● **WORK ORDER**:
Please output the data below exactly as given, starting at its first line and stopping after the line that contains "0.147 | 0.0920 |".

"""

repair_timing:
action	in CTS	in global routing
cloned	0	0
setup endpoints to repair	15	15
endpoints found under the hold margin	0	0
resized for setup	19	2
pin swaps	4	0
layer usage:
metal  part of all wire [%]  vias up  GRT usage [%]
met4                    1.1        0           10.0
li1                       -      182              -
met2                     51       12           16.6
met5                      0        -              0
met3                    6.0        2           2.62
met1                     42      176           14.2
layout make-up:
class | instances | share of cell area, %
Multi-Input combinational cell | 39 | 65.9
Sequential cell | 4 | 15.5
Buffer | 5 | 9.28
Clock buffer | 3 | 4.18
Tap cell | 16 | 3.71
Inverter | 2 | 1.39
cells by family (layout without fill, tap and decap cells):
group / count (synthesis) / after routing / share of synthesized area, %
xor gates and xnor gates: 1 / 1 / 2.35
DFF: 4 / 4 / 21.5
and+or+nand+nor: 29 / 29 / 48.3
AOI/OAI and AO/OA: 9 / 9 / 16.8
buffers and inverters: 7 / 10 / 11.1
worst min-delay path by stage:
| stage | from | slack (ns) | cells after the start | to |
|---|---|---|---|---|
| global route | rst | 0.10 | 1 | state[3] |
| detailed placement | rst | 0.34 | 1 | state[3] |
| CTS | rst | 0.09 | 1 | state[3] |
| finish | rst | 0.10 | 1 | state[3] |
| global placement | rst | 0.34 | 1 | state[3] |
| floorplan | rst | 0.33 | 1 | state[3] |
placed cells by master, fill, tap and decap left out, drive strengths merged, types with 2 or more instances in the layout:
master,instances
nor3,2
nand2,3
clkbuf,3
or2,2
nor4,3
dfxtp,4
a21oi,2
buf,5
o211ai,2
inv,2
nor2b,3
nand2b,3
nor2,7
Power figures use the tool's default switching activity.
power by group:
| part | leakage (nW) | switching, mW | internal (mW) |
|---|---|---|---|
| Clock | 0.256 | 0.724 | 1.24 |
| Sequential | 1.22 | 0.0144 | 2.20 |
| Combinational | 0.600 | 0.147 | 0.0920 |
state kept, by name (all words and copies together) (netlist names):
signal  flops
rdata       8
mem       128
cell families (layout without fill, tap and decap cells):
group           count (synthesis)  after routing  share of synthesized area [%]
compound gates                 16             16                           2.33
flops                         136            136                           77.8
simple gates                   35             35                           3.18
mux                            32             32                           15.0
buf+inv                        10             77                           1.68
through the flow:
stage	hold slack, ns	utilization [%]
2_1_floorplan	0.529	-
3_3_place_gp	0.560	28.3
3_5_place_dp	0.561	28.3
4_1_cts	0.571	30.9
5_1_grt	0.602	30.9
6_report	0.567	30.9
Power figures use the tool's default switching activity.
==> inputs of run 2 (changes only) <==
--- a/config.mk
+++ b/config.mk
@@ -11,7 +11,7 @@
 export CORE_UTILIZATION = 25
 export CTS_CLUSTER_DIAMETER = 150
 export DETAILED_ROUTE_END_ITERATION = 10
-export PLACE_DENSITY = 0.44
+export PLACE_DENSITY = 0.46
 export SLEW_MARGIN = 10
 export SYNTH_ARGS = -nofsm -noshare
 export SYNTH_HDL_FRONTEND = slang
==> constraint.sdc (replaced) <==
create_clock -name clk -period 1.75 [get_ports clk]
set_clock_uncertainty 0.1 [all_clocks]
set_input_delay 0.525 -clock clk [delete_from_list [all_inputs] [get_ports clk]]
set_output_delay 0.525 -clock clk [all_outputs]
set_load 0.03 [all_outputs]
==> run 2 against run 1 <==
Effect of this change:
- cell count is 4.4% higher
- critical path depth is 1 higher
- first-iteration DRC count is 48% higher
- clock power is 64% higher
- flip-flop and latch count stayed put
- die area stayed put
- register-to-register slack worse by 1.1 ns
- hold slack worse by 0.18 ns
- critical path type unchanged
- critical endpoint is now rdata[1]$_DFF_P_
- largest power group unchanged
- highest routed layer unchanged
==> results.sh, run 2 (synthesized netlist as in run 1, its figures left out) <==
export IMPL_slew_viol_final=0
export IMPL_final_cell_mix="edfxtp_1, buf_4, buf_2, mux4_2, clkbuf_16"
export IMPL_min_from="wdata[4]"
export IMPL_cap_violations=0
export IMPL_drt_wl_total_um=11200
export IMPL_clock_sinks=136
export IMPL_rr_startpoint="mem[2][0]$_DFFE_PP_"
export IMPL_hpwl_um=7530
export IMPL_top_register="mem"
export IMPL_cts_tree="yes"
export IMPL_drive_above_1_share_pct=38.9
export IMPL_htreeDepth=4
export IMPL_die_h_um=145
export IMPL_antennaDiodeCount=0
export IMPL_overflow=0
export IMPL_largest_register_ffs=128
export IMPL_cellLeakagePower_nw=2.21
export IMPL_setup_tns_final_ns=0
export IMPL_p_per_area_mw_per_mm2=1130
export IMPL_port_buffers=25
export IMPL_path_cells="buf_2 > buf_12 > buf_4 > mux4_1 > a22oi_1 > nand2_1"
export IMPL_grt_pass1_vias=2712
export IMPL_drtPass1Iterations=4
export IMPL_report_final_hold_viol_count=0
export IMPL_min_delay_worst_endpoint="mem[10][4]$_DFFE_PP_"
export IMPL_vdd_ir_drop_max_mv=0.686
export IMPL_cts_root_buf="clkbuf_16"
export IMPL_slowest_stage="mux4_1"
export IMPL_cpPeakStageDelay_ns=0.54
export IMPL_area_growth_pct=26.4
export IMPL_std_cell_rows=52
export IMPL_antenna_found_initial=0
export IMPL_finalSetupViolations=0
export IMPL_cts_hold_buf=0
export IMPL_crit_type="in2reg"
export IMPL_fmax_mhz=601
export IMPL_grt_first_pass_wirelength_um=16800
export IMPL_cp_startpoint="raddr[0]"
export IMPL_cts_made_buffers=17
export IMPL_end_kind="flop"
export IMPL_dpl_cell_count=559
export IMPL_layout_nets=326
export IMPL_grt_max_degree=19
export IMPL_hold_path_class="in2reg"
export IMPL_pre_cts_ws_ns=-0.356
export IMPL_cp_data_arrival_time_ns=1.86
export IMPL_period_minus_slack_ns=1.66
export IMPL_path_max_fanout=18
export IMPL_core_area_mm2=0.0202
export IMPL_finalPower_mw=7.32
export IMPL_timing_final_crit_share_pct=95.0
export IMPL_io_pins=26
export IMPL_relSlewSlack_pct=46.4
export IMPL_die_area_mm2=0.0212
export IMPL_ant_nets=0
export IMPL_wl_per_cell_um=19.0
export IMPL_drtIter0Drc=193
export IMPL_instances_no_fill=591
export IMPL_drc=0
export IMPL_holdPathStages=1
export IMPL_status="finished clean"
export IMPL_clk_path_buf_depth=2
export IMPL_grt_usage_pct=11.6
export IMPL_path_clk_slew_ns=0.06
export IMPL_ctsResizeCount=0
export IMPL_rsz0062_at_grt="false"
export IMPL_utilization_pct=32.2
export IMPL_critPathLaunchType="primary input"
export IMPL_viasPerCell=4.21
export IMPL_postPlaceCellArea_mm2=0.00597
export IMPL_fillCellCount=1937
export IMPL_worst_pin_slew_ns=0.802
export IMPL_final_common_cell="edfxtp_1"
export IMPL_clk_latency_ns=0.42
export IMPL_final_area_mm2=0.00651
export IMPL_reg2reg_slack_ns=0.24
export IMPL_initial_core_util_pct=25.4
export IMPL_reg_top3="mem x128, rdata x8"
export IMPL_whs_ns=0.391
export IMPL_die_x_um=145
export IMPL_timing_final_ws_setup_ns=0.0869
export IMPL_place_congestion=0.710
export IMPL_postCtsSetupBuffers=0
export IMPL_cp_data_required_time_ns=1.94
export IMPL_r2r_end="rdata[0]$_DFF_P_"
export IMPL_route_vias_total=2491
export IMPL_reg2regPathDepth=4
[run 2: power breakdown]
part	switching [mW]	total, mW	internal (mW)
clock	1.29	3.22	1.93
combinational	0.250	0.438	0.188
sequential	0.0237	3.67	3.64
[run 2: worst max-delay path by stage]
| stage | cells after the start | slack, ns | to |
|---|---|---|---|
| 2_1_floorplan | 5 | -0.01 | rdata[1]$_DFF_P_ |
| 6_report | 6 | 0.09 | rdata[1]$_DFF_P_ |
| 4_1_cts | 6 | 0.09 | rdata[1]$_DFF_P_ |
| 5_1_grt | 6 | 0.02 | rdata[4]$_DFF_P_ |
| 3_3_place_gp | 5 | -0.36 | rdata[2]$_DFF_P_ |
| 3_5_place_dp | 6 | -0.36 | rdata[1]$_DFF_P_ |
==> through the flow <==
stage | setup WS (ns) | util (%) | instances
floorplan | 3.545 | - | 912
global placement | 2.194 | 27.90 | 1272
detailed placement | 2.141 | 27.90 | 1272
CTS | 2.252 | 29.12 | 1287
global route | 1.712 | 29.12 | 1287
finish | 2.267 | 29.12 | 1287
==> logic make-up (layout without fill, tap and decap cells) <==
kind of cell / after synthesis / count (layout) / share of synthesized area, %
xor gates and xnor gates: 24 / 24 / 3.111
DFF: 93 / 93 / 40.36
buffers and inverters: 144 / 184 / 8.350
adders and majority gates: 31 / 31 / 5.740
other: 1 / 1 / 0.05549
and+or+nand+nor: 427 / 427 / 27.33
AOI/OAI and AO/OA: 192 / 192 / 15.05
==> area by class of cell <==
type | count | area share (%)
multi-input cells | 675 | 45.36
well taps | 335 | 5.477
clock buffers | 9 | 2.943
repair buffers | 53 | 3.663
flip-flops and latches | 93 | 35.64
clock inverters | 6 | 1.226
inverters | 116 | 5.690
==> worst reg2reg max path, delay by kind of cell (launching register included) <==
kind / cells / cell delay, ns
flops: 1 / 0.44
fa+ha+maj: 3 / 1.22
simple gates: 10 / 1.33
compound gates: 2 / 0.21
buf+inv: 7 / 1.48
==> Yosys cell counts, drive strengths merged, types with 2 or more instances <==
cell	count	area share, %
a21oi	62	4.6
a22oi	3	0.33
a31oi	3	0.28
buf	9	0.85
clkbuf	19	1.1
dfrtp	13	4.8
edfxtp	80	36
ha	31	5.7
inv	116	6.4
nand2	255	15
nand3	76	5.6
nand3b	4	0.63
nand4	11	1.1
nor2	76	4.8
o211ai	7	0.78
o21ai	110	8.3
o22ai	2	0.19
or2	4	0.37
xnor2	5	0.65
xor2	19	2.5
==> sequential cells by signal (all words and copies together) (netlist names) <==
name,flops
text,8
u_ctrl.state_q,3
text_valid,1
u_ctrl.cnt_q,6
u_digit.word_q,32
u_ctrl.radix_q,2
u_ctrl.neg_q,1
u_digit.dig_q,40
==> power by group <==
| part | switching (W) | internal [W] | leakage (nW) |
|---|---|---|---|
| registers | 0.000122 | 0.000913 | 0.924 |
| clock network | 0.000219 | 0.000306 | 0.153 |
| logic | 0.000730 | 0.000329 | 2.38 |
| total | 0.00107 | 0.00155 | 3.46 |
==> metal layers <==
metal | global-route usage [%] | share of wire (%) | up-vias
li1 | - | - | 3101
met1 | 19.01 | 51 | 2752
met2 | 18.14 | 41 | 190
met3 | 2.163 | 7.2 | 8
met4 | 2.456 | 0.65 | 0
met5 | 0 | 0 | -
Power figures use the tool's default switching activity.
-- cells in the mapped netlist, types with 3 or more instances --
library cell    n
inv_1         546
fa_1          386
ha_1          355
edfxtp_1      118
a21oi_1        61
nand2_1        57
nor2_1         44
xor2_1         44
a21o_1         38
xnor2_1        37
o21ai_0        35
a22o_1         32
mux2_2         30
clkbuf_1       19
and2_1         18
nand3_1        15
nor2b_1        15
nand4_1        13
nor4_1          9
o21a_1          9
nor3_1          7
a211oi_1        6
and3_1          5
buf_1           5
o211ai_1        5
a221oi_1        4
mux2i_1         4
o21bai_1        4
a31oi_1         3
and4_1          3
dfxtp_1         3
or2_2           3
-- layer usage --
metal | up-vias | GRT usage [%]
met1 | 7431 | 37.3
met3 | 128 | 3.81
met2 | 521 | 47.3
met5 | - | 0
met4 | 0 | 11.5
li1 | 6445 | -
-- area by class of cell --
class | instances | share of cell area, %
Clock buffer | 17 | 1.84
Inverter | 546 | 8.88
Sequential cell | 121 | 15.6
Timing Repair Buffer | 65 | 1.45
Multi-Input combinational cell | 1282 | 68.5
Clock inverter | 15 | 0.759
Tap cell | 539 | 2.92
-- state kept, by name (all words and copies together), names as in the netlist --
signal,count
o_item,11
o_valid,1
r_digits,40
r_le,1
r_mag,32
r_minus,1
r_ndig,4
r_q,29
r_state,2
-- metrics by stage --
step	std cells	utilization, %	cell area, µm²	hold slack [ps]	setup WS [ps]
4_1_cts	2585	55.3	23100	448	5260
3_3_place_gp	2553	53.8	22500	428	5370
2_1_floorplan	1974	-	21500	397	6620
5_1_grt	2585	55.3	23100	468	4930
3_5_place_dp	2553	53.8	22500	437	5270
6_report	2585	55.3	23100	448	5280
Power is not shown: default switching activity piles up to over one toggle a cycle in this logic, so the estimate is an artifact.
[config.mk]
export PLATFORM = sky130hd
export DESIGN_NAME = cft_fifo
export DESIGN_NICKNAME = d
export VERILOG_FILES = /design/src/rtl/cft_pkg.sv /design/src/rtl/cft_fifo.sv
export SDC_FILE = /design/constraint.sdc
export NUM_CORES = 1
export LEC_CHECK = 0
export BUFFER_PORTS_ARGS = -buffer_cell sky130_fd_sc_hd__buf_2
export CORE_ASPECT_RATIO = 0.7
export CORE_UTILIZATION = 50
export CTS_CLUSTER_DIAMETER = 100
export DETAILED_ROUTE_END_ITERATION = 10
export PLACE_DENSITY = 0.71
export SLEW_MARGIN = 20
export SYNTH_ARGS = -nofsm -noshare
export SYNTH_HDL_FRONTEND = slang
export SYNTH_SLANG_ARGS = --single-unit
[constraint.sdc]
create_clock -name i_clk -period 2.8 [get_ports i_clk]
set_clock_uncertainty 0.1 [all_clocks]
set_input_delay 0.28 -clock i_clk [delete_from_list [all_inputs] [get_ports i_clk]]
set_output_delay 0.28 -clock i_clk [all_outputs]
set_load 0.01 [all_outputs]
[src/rtl/cft_pkg.sv]
`timescale 1ns / 1ps
// ----------------------------------------------------------------------------
// cft_pkg: shared types, character codes and helpers of the CSV tokenizer
// Holds the item types of both channels, the command that travels from the
// front part to the back part, and the digit decoder of the numeric parser.
// ----------------------------------------------------------------------------
package cft_pkg;

    // Depth of the command queue between the front and back parts.
    localparam int QUEUE_DEPTH = 4;

    // Decimal text of a 32-bit magnitude has at most ten digits.
    localparam int MAX_DIGITS = 10;
    localparam int NDIG_W     = $clog2(MAX_DIGITS + 1);
    localparam int DIGITS_W   = 4 * MAX_DIGITS;

    // Division by ten as multiply by reciprocal and shift.
    localparam logic [31:0] DIV10_MAGIC = 32'hCCCC_CCCD;
    localparam int          DIV10_SHIFT = 35;
    localparam int          QUOT_W      = 64 - DIV10_SHIFT;

    // Largest magnitude accepted while digits accumulate.
    localparam logic [35:0] ACC_LIMIT   = 36'h0_8000_0000;
    localparam logic [31:0] POS_MAX     = 32'h7FFF_FFFF;

    // Character codes.
    localparam logic [7:0] CH_COMMA = 8'h2C;
    localparam logic [7:0] CH_SEMI  = 8'h3B;
    localparam logic [7:0] CH_BS    = 8'h08;
    localparam logic [7:0] CH_QUOTE = 8'h22;
    localparam logic [7:0] CH_AMP   = 8'h26;
    localparam logic [7:0] CH_SPACE = 8'h20;
    localparam logic [7:0] CH_TAB   = 8'h09;
    localparam logic [7:0] CH_CR    = 8'h0D;
    localparam logic [7:0] CH_PLUS  = 8'h2B;
    localparam logic [7:0] CH_MINUS = 8'h2D;
    localparam logic [7:0] CH_0     = 8'h30;
    localparam logic [7:0] CH_9     = 8'h39;
    localparam logic [7:0] CH_LA    = 8'h61;
    localparam logic [7:0] CH_LF_   = 8'h66;
    localparam logic [7:0] CH_UA    = 8'h41;
    localparam logic [7:0] CH_UF    = 8'h46;
    localparam logic [7:0] CH_LH    = 8'h68;
    localparam logic [7:0] CH_UH    = 8'h48;
    localparam logic [7:0] CH_LO    = 8'h6F;
    localparam logic [7:0] CH_UO    = 8'h4F;
    localparam logic [7:0] CH_LB    = 8'h62;
    localparam logic [7:0] CH_UB    = 8'h42;
    localparam logic [7:0] CH_LX    = 8'h78;
    localparam logic [7:0] CH_UX    = 8'h58;

    // Parse modes.
    localparam logic [1:0] MODE_PLAIN  = 2'd0;
    localparam logic [1:0] MODE_QUOTED = 2'd1;
    localparam logic [1:0] MODE_QQ     = 2'd2;

    // Numeric parser phases.
    localparam logic [2:0] PH_NONE   = 3'd0;
    localparam logic [2:0] PH_AMP    = 3'd1;
    localparam logic [2:0] PH_LEAD   = 3'd2;
    localparam logic [2:0] PH_SIGNED = 3'd3;
    localparam logic [2:0] PH_ZERO   = 3'd4;
    localparam logic [2:0] PH_XPREF  = 3'd5;
    localparam logic [2:0] PH_DIGITS = 3'd6;
    localparam logic [2:0] PH_STOP   = 3'd7;

    // Number bases.
    localparam logic [1:0] BASE_HEX = 2'd0;
    localparam logic [1:0] BASE_OCT = 2'd1;
    localparam logic [1:0] BASE_BIN = 2'd2;

    typedef struct packed {
        logic       req_type;
        logic [7:0] in_char;
    } t_in_item;

    typedef struct packed {
        logic       has_char;
        logic [7:0] out_char;
        logic       field_end;
        logic       line_end;
    } t_out_item;

    // One command per accepted beat at most: a ready result or a number.
    typedef struct packed {
        logic        is_num;
        logic        has_char;
        logic [7:0]  out_char;
        logic        field_end;
        logic        line_end;
        logic        minus;
        logic [31:0] mag;
    } t_cmd;

    typedef struct packed {
        logic       ok;
        logic [3:0] val;
    } t_digit;

    // White space as the numeric reader skips it.
    function automatic logic is_ws(input logic [7:0] b);
        return (b == CH_SPACE) || (b >= CH_TAB && b <= CH_CR);
    endfunction

    // Digit value of a byte in the given base.
    function automatic t_digit digit_of(input logic [7:0] b, input logic [1:0] base);
        t_digit r;
        r.ok  = 1'b0;
        r.val = 4'd0;
        if (b >= CH_0 && b <= CH_9) begin
            r.ok  = 1'b1;
            r.val = 4'(b - CH_0);
        end else if (b >= CH_LA && b <= CH_LF_) begin
            r.ok  = 1'b1;
            r.val = 4'(b - CH_LA + 8'd10);
        end else if (b >= CH_UA && b <= CH_UF) begin
            r.ok  = 1'b1;
            r.val = 4'(b - CH_UA + 8'd10);
        end
        if (base == BASE_OCT && r.val >= 4'd8) begin
            r.ok = 1'b0;
        end else if (base == BASE_BIN && r.val >= 4'd2) begin
            r.ok = 1'b0;
        end
        if (!r.ok) begin
            r.val = 4'd0;
        end
        return r;
    endfunction

endpackage

[src/rtl/cft_fifo.sv]
`timescale 1ns / 1ps
// ----------------------------------------------------------------------------
// cft_fifo: command queue
// Short first-in first-out queue of commands between the front and back parts.
// ----------------------------------------------------------------------------
module cft_fifo #(
    parameter int DEPTH = cft_pkg::QUEUE_DEPTH
) (
    input  logic          i_clk,
    input  logic          i_rst_n,
    input  logic          i_push,
    input  cft_pkg::t_cmd i_push_cmd,
    output logic          o_full,
    input  logic          i_pop,
    output cft_pkg::t_cmd o_pop_cmd,
    output logic          o_empty
);

    localparam int PTR_W = (DEPTH > 1) ? $clog2(DEPTH) : 1;
    localparam int CNT_W = $clog2(DEPTH + 1);

    cft_pkg::t_cmd    r_mem [DEPTH];
    logic [PTR_W-1:0] r_wr_ptr, n_wr_ptr;
    logic [PTR_W-1:0] r_rd_ptr, n_rd_ptr;
    logic [CNT_W-1:0] r_count,  n_count;
    logic             wr_en;
    logic             rd_en;

    assign o_full    = (r_count == CNT_W'(DEPTH));
    assign o_empty   = (r_count == '0);
    assign o_pop_cmd = r_mem[r_rd_ptr];
    assign wr_en     = i_push && !o_full;
    assign rd_en     = i_pop && !o_empty;

    // Pointer and fill count update.
    always_comb begin
        n_wr_ptr = r_wr_ptr;
        n_rd_ptr = r_rd_ptr;
        n_count  = r_count;
        if (wr_en) begin
            n_wr_ptr = (r_wr_ptr == PTR_W'(DEPTH - 1)) ? '0 : r_wr_ptr + 1'b1;
        end
        if (rd_en) begin
            n_rd_ptr = (r_rd_ptr == PTR_W'(DEPTH - 1)) ? '0 : r_rd_ptr + 1'b1;
        end
        if (wr_en && !rd_en) begin
            n_count = r_count + 1'b1;
        end else if (rd_en && !wr_en) begin
            n_count = r_count - 1'b1;
        end
    end

    // Storage.
    always_ff @(posedge i_clk) begin
        if (wr_en) begin
            r_mem[r_wr_ptr] <= i_push_cmd;
        end
    end

    // Control registers.
    always_ff @(posedge i_clk) begin
        if (!i_rst_n) begin
            r_wr_ptr <= '0;
            r_rd_ptr <= '0;
            r_count  <= '0;
        end else begin
            r_wr_ptr <= n_wr_ptr;
            r_rd_ptr <= n_rd_ptr;
            r_count  <= n_count;
        end
    end

endmodule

"""

● **FINISHED EXERCISE**:
repair_timing:
action	in CTS	in global routing
cloned	0	0
setup endpoints to repair	15	15
endpoints found under the hold margin	0	0
resized for setup	19	2
pin swaps	4	0
layer usage:
metal  part of all wire [%]  vias up  GRT usage [%]
met4                    1.1        0           10.0
li1                       -      182              -
met2                     51       12           16.6
met5                      0        -              0
met3                    6.0        2           2.62
met1                     42      176           14.2
layout make-up:
class | instances | share of cell area, %
Multi-Input combinational cell | 39 | 65.9
Sequential cell | 4 | 15.5
Buffer | 5 | 9.28
Clock buffer | 3 | 4.18
Tap cell | 16 | 3.71
Inverter | 2 | 1.39
cells by family (layout without fill, tap and decap cells):
group / count (synthesis) / after routing / share of synthesized area, %
xor gates and xnor gates: 1 / 1 / 2.35
DFF: 4 / 4 / 21.5
and+or+nand+nor: 29 / 29 / 48.3
AOI/OAI and AO/OA: 9 / 9 / 16.8
buffers and inverters: 7 / 10 / 11.1
worst min-delay path by stage:
| stage | from | slack (ns) | cells after the start | to |
|---|---|---|---|---|
| global route | rst | 0.10 | 1 | state[3] |
| detailed placement | rst | 0.34 | 1 | state[3] |
| CTS | rst | 0.09 | 1 | state[3] |
| finish | rst | 0.10 | 1 | state[3] |
| global placement | rst | 0.34 | 1 | state[3] |
| floorplan | rst | 0.33 | 1 | state[3] |
placed cells by master, fill, tap and decap left out, drive strengths merged, types with 2 or more instances in the layout:
master,instances
nor3,2
nand2,3
clkbuf,3
or2,2
nor4,3
dfxtp,4
a21oi,2
buf,5
o211ai,2
inv,2
nor2b,3
nand2b,3
nor2,7
Power figures use the tool's default switching activity.
power by group:
| part | leakage (nW) | switching, mW | internal (mW) |
|---|---|---|---|
| Clock | 0.256 | 0.724 | 1.24 |
| Sequential | 1.22 | 0.0144 | 2.20 |
| Combinational | 0.600 | 0.147 | 0.0920 |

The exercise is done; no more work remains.